Por Juan Carlos Diez para La Voz Internacional de New York
La tierra se quebró en San José del Palmar, dejando una cicatriz que se sintió desde el Chocó hasta el corazón de las grandes metrópolis colombianas, todo por el violento sismo grado 7,4. en la escala de Richter
El gran sismo que despertó a la nación
La mañana transcurría como cualquier otra en el Pacífico colombiano hasta que la naturaleza decidió recordar su fuerza implacable. En un parpadeo, el suelo bajo el municipio de San José del Palmar, en el departamento del Chocó, se sacudió con una furia violenta. El Servicio Geológico Colombiano confirmó lo que millones de ciudadanos ya sabían en carne propia: un terremoto de magnitud 7.4 y de profundidad superficial había golpeado al país, rompiendo la calma y extendiendo su eco hasta Ecuador y Panamá.
En las calles de Cali, Pereira y Medellín, el asfalto pareció convertirse en olas líquidas. El crujido de las estructuras de concreto interrumpió el tráfico y los gritos de alerta no tardaron en inundar el aire. En Manizales, las miradas de terror se concentraron en la emblemática Catedral Basílica Metropolitana, donde una de sus estructuras superiores se desprendió parcialmente, quedando suspendida de forma milagrosa y dejando una imagen que congeló el corazón de los testigos. Es en Pereira donde se concentra la mayor cantidad de fallecidos y damnificados,
Algunas de las afectaciones más graves se concentraron en templos históricos, terminales aéreas y centros de salud de los departamentos del Chocó, Valle del Cauca y el Eje Cafetero
La marea humana de la evacuación
El pánico colectivo empujó a miles de personas a abandonar oficinas, colegios y apartamentos de más de diez pisos en Bogotá y otras capitales. Las escaleras de emergencia se llenaron de pasos apresurados y rostros pálidos, mientras las alarmas de evacuación sumaban su estridencia al caos. En los puntos de encuentro públicos, los teléfonos colapsaron; todos buscaban escuchar la voz de un ser querido al otro lado de la línea para asegurarse de que el susto no había pasado a mayores.
Sin embargo, las noticias que empezaron a llegar desde las zonas más cercanas al epicentro tiñeron el día de preocupación. Los organismos de socorro activaron de inmediato las alertas máximas en el Eje Cafetero y el Valle del Cauca, donde el sismo golpeó con especial dureza. Mientras las réplicas continuaban haciendo vibrar el suelo, los rescatistas iniciaron su labor contrarreloj: remover escombros en busca de sobrevivientes atrapados en edificaciones colapsadas.

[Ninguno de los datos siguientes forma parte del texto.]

This is an optimization exercise on Yosys and OpenROAD, whose aim is small area, a short achievable clock period and few clock cycles per item, not a production implementation. The RTL was checked by simulation tests, not by an equivalence proof against the original design.

==> flow/design.v <==
`default_nettype none
package mie_pkg;
   localparam int unsigned STATUS_WIDTH = 1;
   localparam logic [STATUS_WIDTH-1:0] STATUS_OK   = 1'b0;
   localparam logic [STATUS_WIDTH-1:0] STATUS_NONE = 1'b1;
endpackage
`default_nettype wire
`default_nettype none
module modular_inverse_euclid_core #(
   parameter int unsigned DATA_WIDTH = 63
) (
   input  wire logic                               clock,
   input  wire logic                               reset,
   input  wire logic                               req_valid,
   output logic                                    req_ready,
   input  wire logic [DATA_WIDTH-1:0]              req_value,
   input  wire logic [DATA_WIDTH-1:0]              req_modulus,
   output logic                                    rsp_valid,
   input  wire logic                               rsp_ready,
   output logic [DATA_WIDTH-1:0]                   rsp_inverse,
   output logic [mie_pkg::STATUS_WIDTH-1:0]        rsp_status
);
   localparam int unsigned CW = 6;    
   localparam logic [CW-1:0] J0 = 6'b000001;
   function automatic logic [CW-1:0] j_up(input logic [CW-1:0] x);
      j_up = {x[4:0], x[5] ^ x[4]};
   endfunction
   function automatic logic [CW-1:0] j_dn(input logic [CW-1:0] x);
      j_dn = {x[0] ^ x[5], x[5:1]};
   endfunction
   function automatic logic ge64(input logic [63:0] x, input logic [63:0] y);
      logic [63:0] g, e;
      g = x & ~y;
      e = ~(x ^ y);
      for (int w = 1; w < 64; w = w * 2) begin
         for (int i = 0; i < 64; i = i + 2 * w) begin
            g[i] = g[i+w] | (e[i+w] & g[i]);
            e[i] = e[i+w] & e[i];
         end
      end
      ge64 = g[0] | e[0];
   endfunction
   localparam logic [1:0] PH_RUN  = 2'd0;    
   localparam logic [1:0] PH_FIX1 = 2'd1;    
   localparam logic [1:0] PH_FIX2 = 2'd2;    
   logic                  busy_ff, busy_in;
   logic                  ov_ff, ov_in;
   logic [1:0]            ph_ff, ph_in;
   logic                  align_ff, align_in;
   logic                  first_ff, first_in;
   logic                  neg_ff, neg_in;
   logic                  fail_ff, fail_in;
   logic [CW-1:0]         j_ff, j_in;
   logic [DATA_WIDTH-1:0] a_ff, a_in, b_ff, b_in;
   logic [DATA_WIDTH-1:0] ca_ff, ca_in, cb_ff, cb_in;
   logic [mie_pkg::STATUS_WIDTH-1:0] st_ff, st_in;
   logic [DATA_WIDTH:0]   s1;         
   logic [DATA_WIDTH-1:0] sum;        
   logic [DATA_WIDTH:0]   sum_x;
   logic                  b_le_a, b2_le_a;
   logic                  b_zero, a_one, m_one;
   logic                  take;       
   logic                  hold_out;   
   assign s1      = {1'b0, a_ff} - {1'b0, b_ff};
   assign sum_x   = {ca_ff, 1'b1} + {cb_ff, (ph_ff == PH_FIX2)};
   assign sum     = sum_x[DATA_WIDTH:1];
   assign b_le_a  = ge64({1'b0, a_ff}, {1'b0, b_ff});
   assign b2_le_a = ge64({1'b0, a_ff}, {b_ff, 1'b0});
   assign b_zero  = (b_ff == '0);
   assign a_one   = (a_ff == {{(DATA_WIDTH-1){1'b0}}, 1'b1});
   assign m_one   = (cb_ff == {{(DATA_WIDTH-1){1'b0}}, 1'b1});
   assign req_ready   = !busy_ff || (ph_ff == PH_FIX2 && !ov_ff);
   assign take        = req_valid && req_ready;
   assign hold_out    = ov_ff && !rsp_ready;
   assign rsp_valid   = ov_ff;
   assign rsp_inverse = cb_ff;
   assign rsp_status  = st_ff;
   logic run, dbl_e, sub_e, swp_e, fix1_e, fix2_e, dbl, c1;
   logic [DATA_WIDTH-1:0] a_pre, b_pre, ca_pre, cb_pre, res;
   assign run    = busy_ff && (ph_ff == PH_RUN);
   assign fix1_e = run && align_ff && b_zero;
   assign dbl_e  = run && align_ff && !b_zero && !b_ff[DATA_WIDTH-1];
   assign sub_e  = run && !(align_ff && b_zero) && (j_ff != J0);
   assign swp_e  = run && !(align_ff && b_zero) && (j_ff == J0) && !(first_ff && hold_out);
   assign fix2_e = busy_ff && (ph_ff == PH_FIX2) && !hold_out;
   assign dbl    = dbl_e && b2_le_a;
   assign c1     = b_le_a;
   assign res = (fail_ff || m_one) ? '0 : (neg_ff ? sum : ca_ff);
   always_comb begin
      a_pre  = take ? req_value : (swp_e ? b_ff : a_ff);
      b_pre  = take ? req_modulus : (sub_e ? (b_ff >> 1) : b_ff);
      ca_pre = take ? {{(DATA_WIDTH-1){1'b0}}, 1'b1} :
               (fix1_e && neg_ff) ? ~ca_ff :
               swp_e ? (first_ff ? '0 : cb_ff) : ca_ff;
      cb_pre = (sub_e && !first_ff) ? (cb_ff >> 1) :
               fix2_e ? res : cb_ff;
      if (dbl) begin
         a_in  = a_ff;
         b_in  = {b_ff[DATA_WIDTH-2:0], 1'b0};
         ca_in = ca_ff;
         cb_in = first_ff ? cb_ff : {cb_ff[DATA_WIDTH-2:0], 1'b0};
      end else begin
         a_in  = (sub_e && c1) ? s1[DATA_WIDTH-1:0] : a_pre;
         b_in  = swp_e ? (c1 ? s1[DATA_WIDTH-1:0] : a_ff) : b_pre;
         ca_in = (sub_e && !first_ff && c1) ? sum : ca_pre;
         cb_in = swp_e ? ((c1 && !first_ff) ? sum : ca_ff) : cb_pre;
      end
      busy_in = busy_ff; ov_in = ov_ff; ph_in = ph_ff; align_in = align_ff;
      first_in = first_ff; neg_in = neg_ff; fail_in = fail_ff; j_in = j_ff;
      st_in = st_ff;
      if (ov_ff && rsp_ready) begin
         ov_in = 1'b0;
      end
      if (dbl) begin
         j_in = j_up(j_ff);
      end else if (sub_e) begin
         align_in = 1'b0;
         j_in     = j_dn(j_ff);
      end else if (swp_e) begin
         align_in = 1'b1;
         first_in = 1'b0;
         neg_in   = !neg_ff;
         j_in     = J0;
      end
      if (fix1_e) begin
         ph_in   = PH_FIX1;
         fail_in = first_ff || !a_one;
      end
      if (busy_ff && ph_ff == PH_FIX1) begin
         ph_in = PH_FIX2;
      end
      if (fix2_e) begin
         busy_in = 1'b0;
         ov_in   = 1'b1;
         st_in   = fail_ff ? mie_pkg::STATUS_NONE : mie_pkg::STATUS_OK;
      end
      if (take) begin
         busy_in  = 1'b1;
         ph_in    = PH_RUN;
         align_in = 1'b1;
         first_in = 1'b1;
         neg_in   = 1'b0;
         j_in     = J0;
      end
   end
   always_ff @(posedge clock) begin
      if (reset) begin
         busy_ff <= 1'b0;
         ov_ff   <= 1'b0;
      end else begin
         busy_ff <= busy_in;
         ov_ff   <= ov_in;
      end
      ph_ff <= ph_in; align_ff <= align_in; first_ff <= first_in;
      neg_ff <= neg_in; fail_ff <= fail_in; j_ff <= j_in;
      a_ff <= a_in; b_ff <= b_in; ca_ff <= ca_in; cb_ff <= cb_in;
      st_ff <= st_in;
   end
endmodule
`default_nettype wire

Un país en Puesto de Mando
El panorama obligó a una respuesta gubernamental inmediata. Las autoridades confirmaron la lamentable noticia de las primeras víctimas fatales y personas atrapadas bajo las estructuras caídas en Chocó y el Eje Cafetero. Ante la magnitud de la emergencia, el presidente de la República de Colombia anunció la instalación urgente de un Puesto de Mando Unificado (PMU) para centralizar el rescate, coordinar las ayudas civiles y evaluar de manera oficial los daños estructurales a nivel nacional.
El sismo no solo agrietó paredes y monumentos históricos; también sacudió la tranquilidad de todo un país que hoy, entre la zozobra de nuevas réplicas y la solidaridad comunitaria, intenta ponerse en pie una vez más frente a los designios de la geografía.
El país fue declarado en situación de desastre nacional y se reportan, hasta ahora, 111 fallecidos.